PROMPT
The material below contains a line with "Slacks: ideal ports" and a line with "clock arrival spread, ns: 0.038 / 0.038". Copy exactly those two lines and all lines between them.

# # # # # # #

Source: an optimization exercise on an open RTL-to-GDS flow (aim: small area, a short achievable clock period and few clock cycles per item). Production flows keep margins and buffers that such runs may drop. No functional check of the RTL was part of this run. Power and IR drop assume default switching activity.

### flow/run.sh
#!/bin/bash
# Standard layout, with timing repair aimed at a tighter setup margin.
set -o pipefail
bash standard.sh SETUP_SLACK_MARGIN=10 finish > layout.log 2>&1
### standard.sh
#!/bin/bash
# synth_recipe.tcl (not shown) runs the flow's synth.tcl, then flattens the netlist and writes it again
# the make line also repeats each setting of config.mk as NAME=value (left out here)
make -C /OpenROAD-flow-scripts/flow DESIGN_CONFIG=/design/flow/config.mk WORK_HOME=/design/flow/orfs CLKGATE_MAP_FILE= SYNTH_SCRIPT=/design/flow/synth_recipe.tcl "${@:-finish}"
### config.mk
export PLATFORM = sky130hd
export DESIGN_NAME = qarea
export DESIGN_NICKNAME = qarea
export VERILOG_FILES = /design/flow/design.v
export SDC_FILE = /design/flow/constraint.sdc
export NUM_CORES = 4
export LEC_CHECK = 0
export CAP_MARGIN = 20
export CORE_MARGIN = 2
export CORE_UTILIZATION = 40
export PLACE_DENSITY = 0.6
export SLEW_MARGIN = 20
### constraint.sdc
create_clock -name core_clock -period 15.0 [get_ports {clk}]
set_input_delay 3.0000 -clock core_clock [delete_from_list [all_inputs] [get_ports {clk}]]
set_output_delay 3.0000 -clock core_clock [all_outputs]
set_load 0.01 [all_outputs]
### design.v
module qarea (
    input  wire        clk,
    input  wire        rst,
    input  wire        in_valid,
    output wire        in_ready,
    input  wire [33:0] in_h,
    input  wire [32:0] in_d,
    input  wire [33:0] in_dy,
    input  wire [32:0] in_ua,
    input  wire [32:0] in_ub,
    output reg         out_valid,
    output reg  [24:0] out_q,
    output reg         out_part
);
    reg st_idle, st_p1, st_c0, st_c1, st_c2, st_mul, st_div, st_out;
    reg        first;        
    reg [4:0]  cnt;
    reg [1:0]  kcls;         
    reg [33:0] h;
    reg [33:0] dy;
    reg [34:0] dr;           
    reg [34:0] uar;          
    reg [6:0]  w;            
    reg [8:0]  wsh;          
    reg [46:0] A;
    reg [45:0] T;
    reg        aovf, asgn;
    reg [66:0] B;
    reg [93:0] R;
    reg        cmp, flat;
    reg        f_hile0, f_logeM, f_higtM, f_loneg;
    assign in_ready = st_idle | st_out;
    wire [32:0] D   = dr[32:0];                  
    wire [46:0] M   = {8'd0, D, 6'd0};
    wire [33:0] s   = dy[33] ? (~dy + 34'd1) : dy;
    wire [2:0] tD = dr[34:32];
    wire [2:0] tU = uar[34:32];
    wire [2:0] tW = wsh[8:6];
    wire [2:0] tG = T[45:43];
    wire oneD = tD[1] ^ tD[0], twoD = tD[2] ? ~(tD[1] | tD[0]) : (tD[1] & tD[0]), negD = tD[2];
    wire oneU = tU[1] ^ tU[0], twoU = tU[2] ? ~(tU[1] | tU[0]) : (tU[1] & tU[0]), negU = tU[2];
    wire oneW = tW[1] ^ tW[0], twoW = tW[2] ? ~(tW[1] | tW[0]) : (tW[1] & tW[0]), negW = tW[2];
    wire oneG = tG[1] ^ tG[0], twoG = tG[2] ? ~(tG[1] | tG[0]) : (tG[1] & tG[0]), negG = tG[2];
    wire [46:0] hx  = {{13{h[33]}}, h};
    wire [46:0] dyx = {{13{dy[33]}}, dy};
    wire [46:0] bh  = ((oneD ? hx  : 47'd0) | (twoD ? {hx[45:0], 1'b0}  : 47'd0)) ^ {47{negD}};
    wire [46:0] bu  = ((oneU ? dyx : 47'd0) | (twoU ? {dyx[45:0], 1'b0} : 47'd0)) ^ {47{negU}};
    wire [45:0] bw  = ((oneW ? dyx[45:0] : 46'd0) | (twoW ? {dyx[44:0], 1'b0} : 46'd0)) ^ {46{negW}};
    wire [1:0] fcase = {f_higtM, f_loneg};    
    reg  [46:0] x1, x2, x3;
    reg         cin;
    always @(*) begin
        x1 = A; x2 = {T[45], T}; x3 = 47'd0; cin = 1'b0;
        if (st_p1) begin
            x1 = {A[44:0], 1'b0, negD};
            x2 = bh;
            x3 = bu;
            cin = negU;
        end else if (st_c2) begin
            case (fcase)
                2'd0: begin x1 = A; x2 = {T[45], T}; end
                2'd1: begin x1 = {T[45], T}; x2 = 47'd0; end
                2'd2: begin x1 = M; x2 = ~A; cin = 1'b1; end
                default: begin x1 = {T, 1'b0}; x2 = ~M; cin = 1'b1; end
            endcase
        end
    end
    wire [46:0] asum = x1 + x2 + x3 + {46'd0, cin};
    wire [45:0] tsum = {T[43:0], 2'b00} + bw + {45'd0, negW};
    wire [43:0] mc   = st_p1 ? {{10{dy[33]}}, dy} : {2'd0, A[41:0]};
    wire        oneR = st_p1 ? oneD : oneG;
    wire        twoR = st_p1 ? twoD : twoG;
    wire        negR = st_p1 ? (negD ^ dy[33]) : negG;
    wire [81:0] mext = {{38{mc[43]}}, mc};
    wire [81:0] bm   = ((oneR ? mext : 82'd0) | (twoR ? {mext[80:0], 1'b0} : 82'd0)) ^ {82{negR}};
    wire [81:0] xv   = st_div ? R[92:11] : R[91:10];
    wire [81:0] yv   = st_div ? {1'b1, ~B, 14'h3FFF} : bm;
    wire [82:0] rs   = {1'b0, xv} + {st_div, yv} + {82'd0, st_div | negR};
    wire        take = ~rs[82];
    wire [93:0] rnext = st_div ? (take ? {rs[81:0], R[10:0], 1'b1} : {R[92:0], 1'b0})
                               : {rs[81:0], R[9:0], 2'b00};
    wire        rem_nz = (R[93:26] != 68'd0);
    wire        up   = ~flat & R[0] & (rem_nz | R[1]);
    wire [24:0] full = {w, 18'd0};
    wire [24:0] qr   = R[25:1];
    wire [24:0] res  = cmp ? (full + ~qr + {24'd0, ~up}) : (qr + {24'd0, up});
    wire        part = (res != 25'd0) && (res != full);
    wire        in_k0 = (in_d[32:8] == 25'd0);
    wire        in_k1 = (in_d[32:16] == 17'd0);
    wire [6:0]  hcl   = h[33] ? 7'd0 : (h[32:6] != 27'd0) ? 7'd64 : {1'b0, h[5:0]};
    wire        accept = in_valid & in_ready;
    wire        isflat = (dy == 34'd0);
    always @(posedge clk) begin
        if (rst) begin
            st_idle <= 1'b1; st_p1 <= 1'b0; st_c0 <= 1'b0; st_c1 <= 1'b0;
            st_c2 <= 1'b0; st_mul <= 1'b0; st_div <= 1'b0; st_out <= 1'b0;
            out_valid <= 1'b0;
        end else begin
            out_valid <= 1'b0;
            if (st_out) begin
                out_q     <= res;
                out_part  <= part;
                out_valid <= 1'b1;
                st_out    <= 1'b0;
                st_idle   <= 1'b1;
            end
            if (accept) begin
                st_idle <= 1'b0;
                st_out  <= 1'b0;
                st_p1   <= 1'b1;
                first   <= 1'b1;
                h    <= in_h;
                dy   <= in_dy;
                w    <= in_ub[6:0] - in_ua[6:0];
                wsh  <= {1'b0, in_ub[6:0] - in_ua[6:0], 1'b0};
                A    <= 47'd0;
                T    <= 46'd0;
                R    <= 94'd0;
                aovf <= 1'b0;
                cmp  <= 1'b0;
                flat <= 1'b0;
                if (in_k0) begin
                    kcls <= 2'd0;
                    dr   <= {in_d[9:0], 25'd0};
                    uar  <= {in_ua[9:0], 25'd0};
                    cnt  <= 5'd4;
                end else if (in_k1) begin
                    kcls <= 2'd1;
                    dr   <= {in_d[17:0], 17'd0};
                    uar  <= {in_ua[17:0], 17'd0};
                    cnt  <= 5'd8;
                end else begin
                    kcls <= 2'd2;
                    dr   <= {1'b0, in_d, 1'b0};
                    uar  <= {1'b0, in_ua, 1'b0};
                    cnt  <= 5'd16;
                end
            end
            if (st_p1) begin
                first <= 1'b0;
                if (first && isflat) begin
                    flat   <= 1'b1;
                    A      <= {39'd0, hcl, 1'b0};
                    T      <= {1'b0, w, 1'b0, 37'd0};
                    cnt    <= 5'd3;
                    st_p1  <= 1'b0;
                    st_mul <= 1'b1;
                end else begin
                    dr  <= {dr[32:0], dr[34:33]};
                    uar <= {uar[32:0], 2'b00};
                    A   <= asum;
                    if (!aovf && (asum[46:43] != 4'b0000) && (asum[46:43] != 4'b1111)) begin
                        aovf <= 1'b1;
                        asgn <= asum[46];
                    end
                    R   <= rnext;
                    if (cnt < 5'd4) begin
                        T   <= tsum;
                        wsh <= {wsh[6:0], 2'b00};
                    end
                    cnt <= cnt - 5'd1;
                    if (cnt == 5'd0) begin
                        st_p1 <= 1'b0;
                        st_c0 <= 1'b1;
                    end
                end
            end
            if (st_c0) begin
                B     <= R[78:12];
                R     <= 94'd0;
                st_c0 <= 1'b0;
                if (aovf) begin
                    cmp    <= ~asgn;
                    st_out <= 1'b1;
                end else begin
                    if (dy[33]) begin
                        A <= asum;
                        T <= A[45:0];
                    end else begin
                        T <= asum[45:0];
                    end
                    st_c1 <= 1'b1;
                end
            end
            if (st_c1) begin
                st_c1   <= 1'b0;
                f_loneg <= A[46];
                f_logeM <= ~A[46] & ((A[45:39] != 7'd0) | (A[38:0] >= M[38:0]));
                f_higtM <= ~T[45] & ((T[44:39] != 6'd0) | (T[38:0] >  M[38:0]));
                f_hile0 <= T[45] | (T == 46'd0);
                st_c2   <= 1'b1;
            end
            if (st_c2) begin
                st_c2 <= 1'b0;
                if (f_hile0) begin
                    st_out <= 1'b1;                  
                end else if (f_logeM) begin
                    cmp    <= 1'b1;                  
                    st_out <= 1'b1;
                end else begin
                    A      <= asum;
                    st_mul <= 1'b1;
                    case (fcase)
                        2'd0: begin              
                            T   <= {1'b0, w, 1'b0, 37'd0};
                            cnt <= 5'd3;
                            B   <= {34'd0, D};
                        end
                        2'd3: begin              
                            T   <= {1'b0, 7'd64, 1'b0, 37'd0};
                            cnt <= 5'd3;
                            B   <= {33'd0, s};
                        end
                        default: begin           
                            cmp <= fcase[1];
                            case (kcls)
                                2'd0:    begin T <= {2'b00, asum[13:0], 1'b0, 29'd0}; cnt <= 5'd7;  end
                                2'd1:    begin T <= {2'b00, asum[21:0], 1'b0, 21'd0}; cnt <= 5'd11; end
                                default: begin T <= {1'b0,  asum[38:0], 1'b0, 5'd0};  cnt <= 5'd19; end
                            endcase
                        end
                    endcase
                end
            end
            if (st_mul) begin
                R   <= rnext;
                T   <= {T[43:0], 2'b00};
                cnt <= cnt - 5'd1;
                if (cnt == 5'd0) begin
                    st_mul <= 1'b0;
                    if (flat) st_out <= 1'b1;
                    else begin
                        cnt    <= 5'd25;
                        st_div <= 1'b1;
                    end
                end
            end
            if (st_div) begin
                R   <= rnext;
                cnt <= cnt - 5'd1;
                if (cnt == 5'd0) begin
                    st_div <= 1'b0;
                    st_out <= 1'b1;
                end
            end
        end
    end
endmodule
==> run notes <==
power groups by stage:
stage	Clock [µW]	Sequential [µW]	Combinational, µW
after floorplan	0	1830	3430
after global placement	0	2040	4700
after detailed placement	0	2040	4720
after CTS	1580	2020	5750
after global routing	1620	2060	7020
final	1570	2050	6620
final cells by class:
class                      instances  share of cell area, %
timing repair inverter             4                 0.0696
antenna                            2                0.00870
multi-input combinational       4420                   57.9
clock inverter                    43                  0.994
clock buffer                      61                   2.58
timing repair buffer             496                   9.70
tap                             1512                   3.29
inverter                         230                   1.58
sequential                       459                   23.8
worst max-delay path, delay by kind of cell (launching register included):
kind                       cells  cell delay [ns]
buffers and inverters          5             0.76
DFF                            1             0.48
and+or+nand+nor                5             0.95
AOI/OAI and AO/OA             12             2.38
adders and majority gates      3             0.86
muxes                          2             0.43
xor gates and xnor gates       1             0.15
sequential cells by signal, indices dropped and copies added (netlist names), 5 cells and up:
name and count:
R 94, B 67, A 47, T 46, dr 35, uar 35, dy 34, h 34
out_q 25, wsh 9, w 7, cnt 5
cells in the mapped netlist, drive strengths merged (19+ instances only):
library cell / instances / area, µm²
nand2: 602 / 2260
a21oi: 534 / 2670
o21ai: 481 / 2410
edfxtp: 450 / 13500
nor2: 368 / 1400
clkbuf: 348 / 1310
ha: 268 / 3350
xnor2: 245 / 2150
inv: 229 / 860
a22oi: 168 / 1260
mux2i: 166 / 1660
xor2: 142 / 1240
nand3: 121 / 606
buf: 98 / 442
a21o: 94 / 706
a221oi: 84 / 761
nor3: 82 / 415
mux2: 80 / 901
nand4: 72 / 450
nor4: 69 / 438
a211oi: 67 / 503
a31oi: 61 / 382
o211ai: 57 / 428
a221o: 55 / 551
o22ai: 53 / 332
fa: 50 / 1000
nand2b: 43 / 269
o221ai: 43 / 377
a22o: 38 / 333
o21bai: 38 / 285
o31ai: 36 / 270
nor2b: 28 / 175
and3: 26 / 163
o21a: 26 / 195
or2: 20 / 125
or3: 19 / 119
stage by stage:
step / utilization, % / cell area (µm²) / setup WS, ns / hold slack [ns] / power, µW
after floorplan: - / 46500 / 6.57 / 0.393 / 5260
after global placement: 42.8 / 48900 / 6.96 / 0.404 / 6740
after detailed placement: 42.8 / 48900 / 6.93 / 0.405 / 6760
after CTS: 48.7 / 55600 / 8.79 / 0.415 / 9350
after global routing: 50.4 / 57500 / 8.59 / 0.422 / 10700
final: 50.4 / 57500 / 8.75 / 0.418 / 10200
placed cells by master (no fill, tap or decap), types with 76 or more instances in the layout:
cell type        count
nand2_1            558
a21oi_1            467
edfxtp_1           450
nor2_1             334
o21ai_0            315
xnor2_1            219
ha_1               203
inv_1              200
buf_4              180
clkdlybuf4s50_1    170
mux2i_1            158
xor2_1             132
a22oi_1            118
nand3_1            113
o21ai_1            101
a21o_1              94
mux2_2              76
metal layers:
layer,vias up,part of all wire (%),global-route usage [%]
met5,-,0,0
met4,0,6.7,19.0
met3,547,9.2,6.00
met2,2550,45,51.1
met1,22700,39,42.0
li1,21000,-,-
worst max-delay path by stage:
| stage | startpoint | to | cells past startpoint |
|---|---|---|---|
| floorplan | rst | A[0] | 1 |
| global placement | dr[34] | R[89] | 25 |
| detailed placement | dr[34] | R[89] | 25 |
| CTS | dr[32] | R[46] | 27 |
| global route | dr[32] | R[87] | 31 |
| finish | T[44] | R[87] | 28 |
cells by family after synthesis:
group	after synthesis	share of synthesized area, %
AO/OA/AOI/OAI	1943	27.1
XOR/XNOR	387	7.38
adder cells (fa/ha/maj)	318	9.48
buffers and inverters	676	5.68
flip-flops	459	29.8
multiplexers	246	5.58
AND/OR/NAND/NOR	1514	15.0
what timing repair did:
item	4_1_cts	5_1_grt
pin swaps	123	171
resized for setup	589	303
hold buffers	0	0
endpoints found under the setup margin	589	347
gates cloned	34	9
setup buffers	142	64
==> run notes <==
status=complete, no violations; R2R depth=28; Final nets=6157; DR iter-0 viols=5427; register area=13700 µm²; number of port buffers=171; r2r startpoint=T[44]; Multi-input gate area=33300 µm²; sequential element share of the synthesized area=29.8%; # DRC=0; initial antenna violation count=2; Die Width=343 µm; Final Hold Vio Count=0; clk root buf=clkbuf_16; worst-path fanout max=5; Worst Hold Launch=st_c1; row cnt=124; Max Buffers Root-to-Sink=3; number of global-route vias before repair=43700; Filler Cell Count=10700; die height=343 µm; first-pass GRT wire length=289 mm; Comb power frac=64.6%; CP max-delay cell=edfxtp_1; Critical Path AT=6.69 ns; largest net degree at the start of global routing=86; share of layout cells above drive strength 1=19.1%; crit-path max cell delay=0.48 ns; wire per inst=28.0 µm; Synth Flop Type=edfxtp_1; total clock sinks=459; Worst VDD drop=0.105 mV; Hold Path Class=reg2reg; H-tree levels=2; Int Pwr=5440 µW; Worst Path Required=15.43 ns; f_max=0.160 GHz; hold path endpoint=st_c1; Clock power frac=15.3%; Worst R2R End=R[87]; Leak Pwr=0.0213 µW; CTS tree=done; DP HPWL=138 mm; Worst Path Class, Setup=reg2reg; Final setup violation count=0; gr ovfl total=0; FF+latch count, synth=459; die area=118000 µm²; Max Cap Viol=0; Post-synth ARST share=0%; Critical Path Source Type=register; part of the power in registers=20.1%; Syn Inst Count=5543; NetSw=4800 µW; Final Non-Filler Cells=7227; Reg clk slew, reported paths=0.06 ns; Clock Latency Late Sink=0.70 ns; final worst path period need=6.25 ns; Pre-antenna DRT Iters=6; Fin Clk Skew=0.0428 ns; Netlist cell types=87; Synth Warn #=1; Max Slew Vio Count=0; EDFF count, synth=450; max_slew headroom=20.0%; dpl cells=6872; RSZ-0062 raised after global routing=true; final antenna-violating net count=0; core region area=114000 µm²; Slew @ Worst Pin=1.19 ns; DRT Wirelength=202 mm; # IOs=198; Via density=6.48; Sw Share=46.9%; Pwr Density=178 nW/µm²; via count=46800; Avg Inst Size Synth=8.29 µm²; gpl congestion=1.00; Num CTS Buffers=58; setup TNS=0 ns; r2r setup slk=8.75 ns; crit share post-route=41.7%; hold path cells=1; Initial Util=40.2%; Mapped Nets=6031; area added between synthesis and finish=25.2%; crit end category=register; GRT Util Overall=32.6%; Synth Cell Area=46000 µm²

what the ideal ports hide:
The flow's constraints put no driver on any port. The routed layout listed below was extracted and timed again, unchanged, in two steps.
Step 1 assumes that a clkbuf_16 drives the clock port and a buf_2 every other input.
Step 2 also shifts input and output timing later by t, the mid clock arrival at the registers, as if the neighbouring blocks saw the same clock.
Three values: no drivers, after step 1, after step 2; two values: the first two.
t, ns: 0.759
setup slack, ns: 8.748 / 8.748 / 8.748
worst setup path at the end: register to register
After both steps setup and hold are still met in this run. The setup slack of this run moves by 0.000 ns with the drivers and by 0.000 ns with both steps.
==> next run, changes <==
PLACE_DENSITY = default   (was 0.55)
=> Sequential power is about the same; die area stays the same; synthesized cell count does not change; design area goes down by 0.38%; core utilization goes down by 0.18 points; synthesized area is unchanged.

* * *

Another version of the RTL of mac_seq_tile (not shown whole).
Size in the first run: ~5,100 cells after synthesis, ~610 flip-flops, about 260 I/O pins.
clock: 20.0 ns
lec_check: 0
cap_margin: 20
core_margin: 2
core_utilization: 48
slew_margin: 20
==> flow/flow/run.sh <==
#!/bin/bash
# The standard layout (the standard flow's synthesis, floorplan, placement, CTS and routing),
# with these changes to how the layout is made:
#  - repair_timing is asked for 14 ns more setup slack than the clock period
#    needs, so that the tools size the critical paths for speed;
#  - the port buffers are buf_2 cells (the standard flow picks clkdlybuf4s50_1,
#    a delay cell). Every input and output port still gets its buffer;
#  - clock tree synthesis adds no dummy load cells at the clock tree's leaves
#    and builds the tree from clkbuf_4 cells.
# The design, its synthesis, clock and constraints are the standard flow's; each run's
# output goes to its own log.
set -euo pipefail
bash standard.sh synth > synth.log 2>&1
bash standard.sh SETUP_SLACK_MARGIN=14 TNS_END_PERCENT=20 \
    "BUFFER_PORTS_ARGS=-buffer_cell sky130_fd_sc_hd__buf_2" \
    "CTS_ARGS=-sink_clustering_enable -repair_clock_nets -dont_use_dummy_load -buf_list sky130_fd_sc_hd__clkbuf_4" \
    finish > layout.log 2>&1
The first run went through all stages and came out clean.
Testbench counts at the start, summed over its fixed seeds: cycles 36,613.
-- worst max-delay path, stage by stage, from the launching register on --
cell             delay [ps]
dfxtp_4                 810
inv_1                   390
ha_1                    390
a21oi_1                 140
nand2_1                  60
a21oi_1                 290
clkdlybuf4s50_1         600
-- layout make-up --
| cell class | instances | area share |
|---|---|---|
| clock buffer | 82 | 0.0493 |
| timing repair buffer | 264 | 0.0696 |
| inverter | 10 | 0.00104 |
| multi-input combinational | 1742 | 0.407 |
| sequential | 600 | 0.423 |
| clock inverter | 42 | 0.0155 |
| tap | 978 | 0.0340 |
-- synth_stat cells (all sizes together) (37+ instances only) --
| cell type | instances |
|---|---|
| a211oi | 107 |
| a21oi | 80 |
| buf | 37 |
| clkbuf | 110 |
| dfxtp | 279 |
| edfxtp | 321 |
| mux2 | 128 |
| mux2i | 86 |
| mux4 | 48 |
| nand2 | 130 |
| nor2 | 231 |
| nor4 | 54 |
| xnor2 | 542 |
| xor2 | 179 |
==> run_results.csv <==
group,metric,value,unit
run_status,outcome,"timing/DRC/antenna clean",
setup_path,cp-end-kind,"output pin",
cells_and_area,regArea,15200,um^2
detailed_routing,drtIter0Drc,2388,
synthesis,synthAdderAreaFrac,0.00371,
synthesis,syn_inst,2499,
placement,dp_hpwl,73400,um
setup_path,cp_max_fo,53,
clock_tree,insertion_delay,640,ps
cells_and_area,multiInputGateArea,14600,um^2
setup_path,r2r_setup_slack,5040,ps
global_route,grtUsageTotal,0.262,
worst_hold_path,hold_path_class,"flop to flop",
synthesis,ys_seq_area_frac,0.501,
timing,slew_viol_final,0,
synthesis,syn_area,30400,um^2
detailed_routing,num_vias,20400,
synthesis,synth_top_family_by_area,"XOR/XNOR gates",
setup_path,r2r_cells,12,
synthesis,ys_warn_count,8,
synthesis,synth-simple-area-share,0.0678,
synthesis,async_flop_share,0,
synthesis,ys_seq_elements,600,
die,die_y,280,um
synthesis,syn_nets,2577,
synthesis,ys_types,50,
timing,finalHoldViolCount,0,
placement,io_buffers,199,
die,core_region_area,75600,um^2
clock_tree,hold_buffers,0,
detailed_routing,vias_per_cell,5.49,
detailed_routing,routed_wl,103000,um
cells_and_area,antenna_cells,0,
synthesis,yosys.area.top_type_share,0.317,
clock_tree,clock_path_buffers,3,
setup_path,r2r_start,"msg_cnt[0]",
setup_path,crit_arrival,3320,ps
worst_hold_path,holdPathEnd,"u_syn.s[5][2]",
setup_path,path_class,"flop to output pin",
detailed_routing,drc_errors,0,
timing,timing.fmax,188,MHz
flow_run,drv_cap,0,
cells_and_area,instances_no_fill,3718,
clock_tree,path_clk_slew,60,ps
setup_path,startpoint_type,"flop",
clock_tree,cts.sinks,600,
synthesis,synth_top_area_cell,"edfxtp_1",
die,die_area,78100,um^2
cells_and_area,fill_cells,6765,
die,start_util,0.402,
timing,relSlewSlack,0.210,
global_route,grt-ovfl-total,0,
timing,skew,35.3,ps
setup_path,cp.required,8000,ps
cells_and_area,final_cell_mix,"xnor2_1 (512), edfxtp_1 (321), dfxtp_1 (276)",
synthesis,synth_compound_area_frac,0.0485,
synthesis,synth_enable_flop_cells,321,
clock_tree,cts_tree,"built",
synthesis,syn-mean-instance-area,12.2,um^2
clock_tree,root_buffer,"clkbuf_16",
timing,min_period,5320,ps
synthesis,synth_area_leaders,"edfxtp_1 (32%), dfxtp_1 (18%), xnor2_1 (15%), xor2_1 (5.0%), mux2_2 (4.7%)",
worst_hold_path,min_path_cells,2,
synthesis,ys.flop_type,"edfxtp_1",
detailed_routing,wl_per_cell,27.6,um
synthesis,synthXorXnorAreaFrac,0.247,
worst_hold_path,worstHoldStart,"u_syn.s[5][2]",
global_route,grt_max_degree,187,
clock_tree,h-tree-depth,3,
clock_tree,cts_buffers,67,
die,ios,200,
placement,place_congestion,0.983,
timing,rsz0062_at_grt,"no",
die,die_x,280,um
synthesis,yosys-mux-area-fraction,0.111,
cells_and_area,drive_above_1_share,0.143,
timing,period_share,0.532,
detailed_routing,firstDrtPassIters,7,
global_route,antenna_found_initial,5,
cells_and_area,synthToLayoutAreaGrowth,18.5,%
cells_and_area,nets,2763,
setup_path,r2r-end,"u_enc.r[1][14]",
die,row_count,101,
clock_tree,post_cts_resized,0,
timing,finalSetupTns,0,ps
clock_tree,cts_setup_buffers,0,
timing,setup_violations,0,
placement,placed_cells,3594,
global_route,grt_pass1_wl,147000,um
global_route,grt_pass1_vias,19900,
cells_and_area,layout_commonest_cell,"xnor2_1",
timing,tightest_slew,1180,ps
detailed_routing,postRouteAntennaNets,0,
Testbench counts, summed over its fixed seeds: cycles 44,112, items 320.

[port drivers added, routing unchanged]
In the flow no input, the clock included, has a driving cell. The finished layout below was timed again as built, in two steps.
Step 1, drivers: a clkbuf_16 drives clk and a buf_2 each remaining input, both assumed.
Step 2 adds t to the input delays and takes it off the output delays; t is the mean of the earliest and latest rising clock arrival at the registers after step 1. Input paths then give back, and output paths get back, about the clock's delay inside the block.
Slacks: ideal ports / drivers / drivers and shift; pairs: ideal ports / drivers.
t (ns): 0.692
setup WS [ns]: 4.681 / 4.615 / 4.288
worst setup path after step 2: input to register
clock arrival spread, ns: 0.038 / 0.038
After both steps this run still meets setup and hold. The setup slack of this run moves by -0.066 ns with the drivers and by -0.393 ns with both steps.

# # # # # # #

REPLY TO THE TASK
Slacks: ideal ports / drivers / drivers and shift; pairs: ideal ports / drivers.
t (ns): 0.692
setup WS [ns]: 4.681 / 4.615 / 4.288
worst setup path after step 2: input to register
clock arrival spread, ns: 0.038 / 0.038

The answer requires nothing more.